What is required:
Go through the entries below from the first line and output each one exactly, up to and including the line with "parameter int DEPTH".

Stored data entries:
§

### src/rtl/cam_lookup.sv
// cam_lookup: sequential key-to-address lookup over a write-addressed
// content store with per-entry valid bits. A single comparator walks the
// entries one per clock and reports the lowest matching address.
// Optional feature macro: CAM_LOOKUP_MASK_EN adds a per-request don't-care
// mask (req_mask); without it, matching is exact over all WIDTH bits.
module cam_lookup #(
    parameter int WIDTH  = 8,
    parameter int DEPTH  = 16,
    parameter int ADDR_W = 4
) (
    input  logic              clk,
    input  logic              rst,
    input  logic              wr_en,
    input  logic              wr_clr,
    input  logic [ADDR_W-1:0] wr_addr,
    input  logic [WIDTH-1:0]  wr_data,
    input  logic              req_valid,
    output logic              req_ready,
    input  logic [WIDTH-1:0]  req_key,
`ifdef CAM_LOOKUP_MASK_EN
    input  logic [WIDTH-1:0]  req_mask,
`endif
    output logic              resp_valid,
    input  logic              resp_ready,
    output logic              resp_hit,
    output logic [ADDR_W-1:0] resp_addr
);

    typedef enum logic [1:0] {
        ST_IDLE,
        ST_SCAN,
        ST_RESP
    } state_t;

    state_t             state_reg;
    logic [ADDR_W-1:0]  idx_reg;
    logic [WIDTH-1:0]   key_reg;
    logic               req_ready_reg;
    logic               resp_valid_reg;
    logic               resp_hit_reg;
    logic [ADDR_W-1:0]  resp_addr_reg;

    logic [WIDTH-1:0]   entry_data [DEPTH];
    logic [DEPTH-1:0]   entry_valid;
    logic [WIDTH-1:0]   cur_data;
    logic               cur_match;

    // Storage: each entry owns its data and valid register; writes are
    // independent of the search FSM. Reset clears data as well as valid.
    generate
        for (genvar gi = 0; gi < DEPTH; gi++) begin : g_entry
            logic [WIDTH-1:0] data_reg;
            logic             valid_reg;

            // Load or invalidate this entry when addressed
            always_ff @(posedge clk) begin
                if (rst) begin
                    data_reg  <= '0;
                    valid_reg <= 1'b0;
                end else if (wr_en && (wr_addr == ADDR_W'(gi))) begin
                    if (wr_clr) begin
                        valid_reg <= 1'b0;
                    end else begin
                        data_reg  <= wr_data;
                        valid_reg <= 1'b1;
                    end
                end
            end

            assign entry_data[gi]  = data_reg;
            assign entry_valid[gi] = valid_reg;
        end
    endgenerate

    // The compare reads pre-edge contents, so a write landing on the entry
    // currently under test is not seen by this scan step.
    assign cur_data = entry_data[idx_reg];

`ifdef CAM_LOOKUP_MASK_EN
    logic [WIDTH-1:0] mask_reg;
    assign cur_match = entry_valid[idx_reg] &&
                       (((cur_data ^ key_reg) & ~mask_reg) == '0);
`else
    assign cur_match = entry_valid[idx_reg] && (cur_data == key_reg);
`endif

    // Search FSM: accept, scan one entry per clock, hold result until taken
    always_ff @(posedge clk) begin
        if (rst) begin
            state_reg      <= ST_IDLE;
            idx_reg        <= '0;
            key_reg        <= '0;
            req_ready_reg  <= 1'b0;
            resp_valid_reg <= 1'b0;
            resp_hit_reg   <= 1'b0;
            resp_addr_reg  <= '0;
        end else begin
            case (state_reg)
                ST_IDLE: begin
                    if (req_valid && req_ready_reg) begin
                        key_reg       <= req_key;
                        idx_reg       <= '0;
                        req_ready_reg <= 1'b0;
                        state_reg     <= ST_SCAN;
                    end else begin
                        req_ready_reg <= 1'b1;
                    end
                end
                ST_SCAN: begin
                    if (cur_match) begin
                        resp_hit_reg   <= 1'b1;
                        resp_addr_reg  <= idx_reg;
                        resp_valid_reg <= 1'b1;
                        state_reg      <= ST_RESP;
                    end else if (idx_reg == ADDR_W'(DEPTH - 1)) begin
                        resp_hit_reg   <= 1'b0;
                        resp_addr_reg  <= '0;
                        resp_valid_reg <= 1'b1;
                        state_reg      <= ST_RESP;
                    end else begin
                        idx_reg <= idx_reg + 1'b1;
                    end
                end
                ST_RESP: begin
                    if (resp_ready) begin
                        resp_valid_reg <= 1'b0;
                        req_ready_reg  <= 1'b1;
                        state_reg      <= ST_IDLE;
                    end
                end
                default: begin
                    state_reg <= ST_IDLE;
                end
            endcase
        end
    end

`ifdef CAM_LOOKUP_MASK_EN
    // Mask is captured alongside the key on accept
    always_ff @(posedge clk) begin
        if (rst) begin
            mask_reg <= '0;
        end else if (state_reg == ST_IDLE && req_valid && req_ready_reg) begin
            mask_reg <= req_mask;
        end
    end
`endif

    assign req_ready  = req_ready_reg;
    assign resp_valid = resp_valid_reg;
    assign resp_hit   = resp_hit_reg;
    assign resp_addr  = resp_addr_reg;

endmodule

### config.mk
export PLATFORM = sky130hd
export DESIGN_NAME = cam_lookup
export DESIGN_NICKNAME = d
export VERILOG_FILES = /design/src/rtl/cam_lookup.sv
export SDC_FILE = /design/constraint.sdc
export NUM_CORES = 1
export LEC_CHECK = 0
export BUFFER_PORTS_ARGS = -buffer_cell sky130_fd_sc_hd__buf_2
export CAP_MARGIN = 20
export CORE_ASPECT_RATIO = 1.75
export CORE_MARGIN = 8
export CORE_UTILIZATION = 35
export CTS_BUF_LIST = sky130_fd_sc_hd__clkbuf_16
export CTS_CLUSTER_SIZE = 24
export DETAILED_ROUTE_END_ITERATION = 8
export PLACE_DENSITY = 0.49
export RECOVER_POWER = 50
export SLEW_MARGIN = 40
export SYNTH_ARGS = -nofsm -noshare
export SYNTH_HDL_FRONTEND = slang
export SYNTH_SLANG_ARGS = --single-unit
### constraint.sdc
create_clock -name clk -period 6.3 [get_ports clk]
set_input_delay 0.315 -clock clk [delete_from_list [all_inputs] [get_ports clk]]
set_output_delay 0.315 -clock clk [all_outputs]
set_load 0.1 [all_outputs]
==> results by group, run 1 <==
Placement
  – Worst slack, placed: 2.77 ns
  – RePlAce Congestion: approximately 0.78
  – DP HPWL: 14900 um
  – Port Buffer Count: 32

STA
  – Max-slew violations: 66
  – Final Skew: ~0.011 ns
  – Final min period: 3.52 ns
  – Final setup viols: 0
  – Fin. Hold Viols: 0
  – Worst setup margin: roughly 2.8 ns
  – Period utilization: 55.8%
  – Final TNS setup: 0 ns
  – RSZ-0062 raised after global routing: no
  – Max_slew headroom: -92.3%
  – Actual slew at the worst max-slew pin: 2.88 ns
  – Fmax: roughly 280 MHz

Floorplan
  – Ports: 33
  – Die Area: around 27000 um^2
  – Starting Density: around 35%
  – Rows: 71
  – Die Y: roughly 210 um
  – Die Width: 127 um
  – Core box area: approximately 21000 um^2

Detailed routing
  – Vias/cell: roughly 5.3
  – Total wire length: about 22000 um
  – Drt wl/cell: slightly below 20 um
  – Drt first-iter violations: around 480
  – Vias post-DR: slightly below 6000
  – DRC viols: 0
  – DR pass1 iterations: 7
  – Final ANT Viol Nets: 0

Synthesis
  – Syn_nets: 865
  – Ys Warns: 0
  – Cell taking the most area after synthesis: dfxtp_1
  – Post-synthesis cell type count: about 50
  – Mean post-synth cell area: 8.99 um^2
  – Number of flops mapped to enable cells by yosys: 0
  – Async set-reset flop share out of synthesis: 0%
  – Synth Flop Type: dfxtp_1
  – Post-Synthesis Cells: around 840
  – Top-area cell type share of the netlist area: around 44%
  – Post-Syn Area: 7530 um^2
  – Yosys reg bits: between 150 and 200
  – Post-synthesis sequential area ratio: a little over two fifths
  – Top post-synthesis cells by area: dfxtp_1 44%, mux2i_1 16%, nand2_1 6.5%

Power and ir drop
  – Combinational power share: 5.7%
  – Total internal power: around 1.7 mW
  – Peak VDD IR: around 190 uV
  – Power share of the clock group: a little under half
  – Register share of total power: 47.6%
  – Power Density: about 270 nW/um^2
  – Switching pwr: approximately 0.53 mW
  – Sw frac: between 20% and 30%
  – Pleak: 3.17 nW

Clock tree
  – Root Buffer: clkbuf_16
  – Longest Clk Path Bufs: 2
  – Clock Sinks: ~170
  – # H-tree levels: 4
  – Hold bufs inserted after CTS: 0
  – # Post-CTS Setup Buffers: 0
  – CTS tree: yes
  – Worst-path clk slew: approximately 0.070 ns
  – CTS Buf Count: 17
  – Clock Latency Late Sink: between 0.4 and 0.5 ns
  – CTS resizes: 0

Final layout
  – Area grow syn2layout: 10.7%
  – # fillers: approximately 2200
  – Diodes inserted: 0
  – Share of cells above drive strength 1: 10.4%
  – Max reg flops: between 100 and 150
  – Final Net Count: 860

Setup path
  – Reg2reg end: idx_reg[2]$_SDFFE_PP0P_
  – Data required, critical path: 6.62 ns
  – Critical-path cell list: buf_4, mux2i_1, a22o_1, a221oi_1, xor2_1, nor4_2, o2111a_1, o21ai_0, a31o_2
  – Top delay family on crit path: compound AO/OA/AOI/OAI gates
  – CP Class: flop to flop
  – Startpoint types: flop
  – Crit path DAT: ~3.8 ns
  – CP max-delay cell: buf_4
  – Worst reg2reg path depth: 9
  – Worst setup EP type: flop
  – Reg2reg setup slack: between 2 and 3 ns
  – WP buf/inv: 1
  – CP max stage delay: between 0.6 and 0.7 ns
  – Crit path max fanout: about 40
  – R2r startpoint: idx_reg[1]$_SDFFE_PP0P_

Worst hold path
  – Hold EP: key_reg[0]$_SDFFE_PP0P_
  – Hold path depth: 3
  – Hold crit path type: input port to flop
  – Hold path start: req_key[0]

Global routing
  – Total track usage: 16.6%
  – Vias in the first global route: a little under 6000
  – Total gr overflow: 0
  – First-pass GRT wire length: about 34000 um
  – Largest net degree at the start of global routing: approximately 100
  – Initial antenna violation count: 0

Status
  – Failing checks: capacitance limit, slew limit
  – Status: complete, but fails checks

Flow run
  – Max-cap violations: 1
## synthesized netlist by cell type (all sizes together) (2+ instances only)
| cell type | instances |
|---|---|
| a211oi | 4 |
| a21oi | 82 |
| a221oi | 5 |
| a22o | 2 |
| a22oi | 12 |
| a31oi | 3 |
| and2 | 6 |
| and2b | 2 |
| and3 | 7 |
| buf | 18 |
| clkbuf | 50 |
| dfxtp | 165 |
| inv | 3 |
| mux2 | 7 |
| mux2i | 124 |
| mux4 | 14 |
| nand2 | 130 |
| nand2b | 5 |
| nand3 | 40 |
| nand3b | 4 |
| nor2 | 105 |
| nor2b | 9 |
| nor3b | 2 |
| o211ai | 2 |
| o21ai | 8 |
| o221ai | 2 |
| o22ai | 3 |
| or3b | 3 |
| xnor2 | 5 |
| xor2 | 3 |
## worst min-delay path: cells and delay by family
kind	cells	cell delay, ns
buf+inv	1	0.09
simple gates	1	0.05
compound gates	1	0.05
## how the worst max path moves through the flow
stage                            startpoint                        end  cells past startpoint
CTS                 idx_reg[1]$_SDFFE_PP0P_    idx_reg[2]$_SDFFE_PP0P_                      9
finish              idx_reg[1]$_SDFFE_PP0P_    idx_reg[2]$_SDFFE_PP0P_                      9
floorplan           idx_reg[1]$_SDFFE_PP0P_  resp_addr[0]$_SDFFE_PP0P_                     12
global route        idx_reg[1]$_SDFFE_PP0P_    idx_reg[2]$_SDFFE_PP0P_                      9
global placement    idx_reg[1]$_SDFFE_PP0P_    idx_reg[2]$_SDFFE_PP0P_                      8
detailed placement  idx_reg[1]$_SDFFE_PP0P_    idx_reg[2]$_SDFFE_PP0P_                      9
## per-layer routing
metal / GRT usage, % / routed length [um] / vias to the layer above
li1: - / - / 2887
met1: 18.5 / 8960 / 2863
met2: 31.2 / 11900 / 94
met3: 2.61 / 611 / 15
met4: 5.69 / 346 / 0
met5: 0 / 0 / -
## power groups by stage
stage               Combinational (mW)  Clock [mW]  Sequential (mW)
finish                           0.127        1.05             1.07
global route                     0.138        1.11             1.07
CTS                              0.129        1.07             1.07
detailed placement               0.128           0             1.09
global placement                 0.127           0             1.09
floorplan                       0.0819           0             1.09
## area by class of cell
cell class,instances,area (um^2),share of cell area [%]
multi-input combinational,602,3880,46.6
timing repair buffer,44,230,2.76
clock buffer,17,425,5.10
tap,255,319,3.83
inverter,3,11.3,0.135
clock inverter,15,164,1.97
sequential,165,3310,39.6
## per-stage QoR
stage / hold WS [ns] / area, um^2 / total power [mW] / instances / util [%]
after floorplan: 0.433 / 7530 / 1.17 / 838 / -
after global placement: 0.440 / 7770 / 1.22 / 1069 / 36.4
after detailed placement: 0.443 / 7780 / 1.22 / 1069 / 36.5
after CTS: 0.105 / 8370 / 2.27 / 1101 / 39.3
after global routing: 0.117 / 8340 / 2.31 / 1101 / 39.1
final: 0.116 / 8340 / 2.24 / 1101 / 39.1
## cell families after synthesis
| group | after synthesis | share of synthesized area [%] |
|---|---|---|
| flops | 165 | 43.8 |
| simple gates | 320 | 18.7 |
| fa+ha+maj | 1 | 0.166 |
| compound gates | 128 | 10.0 |
| mux | 145 | 21.7 |
| buf+inv | 71 | 4.70 |
| xor+xnor | 8 | 0.930 |
## cell usage in the layout, fill, tap and decap left out, types with 4 or more instances in the layout
cell type  Yosys  layout
and3_1         7       7
nand3b_1       4       4
buf_2          4      22
mux2i_1      124     124
dfxtp_1      165     163
clkbuf_1      49      13
o21ai_0        8       8
nor2b_1        9       9
a221oi_1       4       4
buf_4          1       8
a22oi_1       12      12
a21oi_1       82      82
nor2_1       105     104
clkinv_1       0       4
and2_1         6       5
a211oi_1       4       4
nand2b_1       5       5
clkbuf_16      0      17
nand2_1      130     130
nand3_1       40      40
xnor2_1        5       5
mux4_2        14      14
mux2_2         7       7
Power figures use the tool's default switching activity.
==> run 2: changes to the inputs <==
--- a/config.mk
+++ b/config.mk
@@ -13,7 +13,7 @@
 export CTS_BUF_LIST = sky130_fd_sc_hd__clkbuf_16
 export CTS_CLUSTER_SIZE = 24
 export DETAILED_ROUTE_END_ITERATION = 8
-export PLACE_DENSITY = 0.49
+export PLACE_DENSITY = 0.51
 export RECOVER_POWER = 50
 export SLEW_MARGIN = 40
 export SYNTH_ARGS = -nofsm -noshare
==> constraint.sdc (replaced) <==
create_clock -name clk -period 3.1 [get_ports clk]
set_input_delay 0.155 -clock clk [delete_from_list [all_inputs] [get_ports clk]]
set_output_delay 0.155 -clock clk [all_outputs]
set_load 0.1 [all_outputs]
==> results by group, run 2 (same netlist as run 1, synthesis figures left out) <==
Global routing
  – First-pass GRT wire length: 34900 um (+3.1%)
  – Total track usage: 17.1% (+0.46 points)
  – Total gr overflow: 0 (unchanged)
  – Initial antenna violation count: 0 (unchanged)
  – Largest net degree at the start of global routing: 111 (+9.9%)
  – Vias in the first global route: 5893 (+2.0%)

Power and ir drop
  – Pleak: 3.27 nW (+3.2%)
  – Power Density: 538 nW/um^2 (+100%)
  – Peak VDD IR: 406 uV (+110%)

Detailed routing
  – Final ANT Viol Nets: 0 (unchanged)
  – DRC viols: 0 (unchanged)
  – Total wire length: 22200 um (+1.9%)
  – Vias post-DR: 5948 (+1.5%)
  – Drt wl/cell: 19.8 um (about the same)
  – Drt first-iter violations: 375 (-21%)
  – Vias/cell: 5.30 (-0.38%)
  – DR pass1 iterations: 4 (-3)

Floorplan
  – Die Y: 210 um (unchanged)
  – Die Area: 26700 um^2 (unchanged)
  – Ports: 33 (unchanged)
  – Rows: 71 (unchanged)
  – Core box area: 21300 um^2 (unchanged)
  – Starting Density: 35.3% (unchanged)
  – Die Width: 127 um (unchanged)

STA
  – Final TNS setup: 0 ns (unchanged)
  – Max-slew violations: 0 (-100%)
  – Fmax: 349 MHz (+23%)
  – Max_slew headroom: 22.3% (+110 points)
  – Final min period: 2.87 ns (-0.651 ns)
  – Period utilization: 92.5% (+37 points)
  – Worst hold slack: 0.0312 ns (-0.0846 ns)
  – Final Skew: 0.00936 ns (-0.00129 ns)
  – Final setup viols: 0 (unchanged)
  – RSZ-0062 raised after global routing: no
  – Fin. Hold Viols: 0 (unchanged)
  – Actual slew at the worst max-slew pin: 1.17 ns (-1.71 ns)

Setup path
  – Critical-path cell list: buf_4, mux2_2, o22a_1, and3_1, o221ai_1, and4b_4, o2111a_1, or3b_1, a31oi_1
  – WP buf/inv: 1 (unchanged)
  – CP max-delay cell: dfxtp_2
  – CP max stage delay: 0.41 ns (-0.21 ns)
  – Crit path max fanout: 16 (-61%)
  – Startpoint types: flop
  – Top delay family on crit path: compound AO/OA/AOI/OAI gates
  – CP Class: flop to flop
  – Data required, critical path: 3.46 ns (-3.16 ns)
  – Worst setup EP type: flop
  – Crit path DAT: 3.22 ns (-0.62 ns)

Final layout
  – Leading cell type in the layout, fill and taps excluded: dfxtp_1
  – Max reg flops: 128 (unchanged)
  – # fillers: 2172 (-2.1%)
  – Final Net Count: 881 (+2.4%)
  – Diodes inserted: 0 (unchanged)
  – Area grow syn2layout: 13.3%
  – Share of cells above drive strength 1: 11.8% (+1.4 points)
  – Most frequent cells in the layout: 163 x dfxtp_1, 130 x nand2_1, 124 x mux2i_1

Placement
  – Port Buffer Count: 32 (unchanged)
  – RePlAce Congestion: 0.800 (+1.9%)
  – DP HPWL: 15400 um (+3.4%)

Clock tree
  – CTS tree: yes
  – # Post-CTS Setup Buffers: 0 (unchanged)
  – CTS Buf Count: 17 (unchanged)
  – Root Buffer: clkbuf_16
  – # H-tree levels: 4 (unchanged)
  – Hold bufs inserted after CTS: 8 (+8)
  – Clock Sinks: 165 (unchanged)
  – Clock Latency Late Sink: 0.44 ns (about the same)
  – CTS resizes: 0 (unchanged)
  – Worst-path clk slew: 0.07 ns (about the same)
  – Longest Clk Path Bufs: 2 (unchanged)

Status
  – Status: finished clean

Worst hold path
  – Hold crit path type: input port to flop

Flow run
  – Max-cap violations: 0 (-1)
==> run 2: cell count changes in the layout (fill, tap and decap cells not counted), sizes merged <==
cell         before  now
dlygate4sd3       0    8
inv               3   11
clkbuf           30   31
clkinv            9    2
bufinv            3    2
buf              31   43
==> run 2: metrics by stage <==
stage	cells	cell area (um^2)	setup slack (ns)	utilization, %	power [mW]
global placement	1082	7890	0.209	37.0	2.48
detailed placement	1082	7890	0.262	37.0	2.48
floorplan	838	7530	0.663	-	2.38
global route	1122	8530	0.114	40.0	4.77
CTS	1122	8560	0.234	40.2	4.65
finish	1122	8530	0.233	40.0	4.59
==> run 2: worst reg2reg max path, delay by kind of cell, from the launching register on <==
kind | cells | cell delay, ns
flops | 1 | 0.41
compound gates | 4 | 0.90
buf+inv | 1 | 0.30
simple gates | 3 | 0.82
mux | 1 | 0.37
==> run 2: cell type report <==
| type | count | area [um^2] | area share (%) |
|---|---|---|---|
| Clock buffer | 17 | 425 | 4.99 |
| Clock inverter | 15 | 165 | 1.94 |
| Inverter | 3 | 11.3 | 0.132 |
| Multi-Input combinational cell | 602 | 3880 | 45.5 |
| Sequential cell | 165 | 3310 | 38.7 |
| Tap cell | 255 | 319 | 3.74 |
| Timing Repair Buffer | 65 | 423 | 4.96 |
==> run 2: layer usage <==
metal  wire length [um]  global-route usage (%)  part of all wire [%]  vias up
met1               8960                    18.5                    40     2894
met4                702                    8.04                   3.2        0
met5                  0                       0                     0        -
met3                562                    2.76                   2.5       38
met2              12000                    31.6                    54       87
li1                   -                       -                     -     2929
==> run 2: worst paths after layout <==
kind                                           from                                 to  slack [ns]  cells past startpoint
hold reg to reg   g_entry[5].valid_reg$_SDFFE_PP0P_  g_entry[5].valid_reg$_SDFFE_PP0P_        0.45                      2
setup reg to reg            idx_reg[2]$_SDFFE_PP0P_          resp_addr[2]$_SDFFE_PP0P_        0.23                      9
setup / recovery            idx_reg[2]$_SDFFE_PP0P_          resp_addr[2]$_SDFFE_PP0P_        0.23                      9
hold / removal                           resp_ready          state_reg[1]$_SDFFE_PP0P_        0.03                      4
==> run 2: power by group <==
part	total, mW	leakage (nW)	internal [mW]	switching, mW
registers	2.16	1.33	2.14	0.0201
logic	0.273	1.66	0.0842	0.189
clock network	2.16	0.280	1.21	0.951
total	4.59	3.27	3.43	1.16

§

Answer box:
### src/rtl/cam_lookup.sv
// cam_lookup: sequential key-to-address lookup over a write-addressed
// content store with per-entry valid bits. A single comparator walks the
// entries one per clock and reports the lowest matching address.
// Optional feature macro: CAM_LOOKUP_MASK_EN adds a per-request don't-care
// mask (req_mask); without it, matching is exact over all WIDTH bits.
module cam_lookup #(
    parameter int WIDTH  = 8,
    parameter int DEPTH  = 16,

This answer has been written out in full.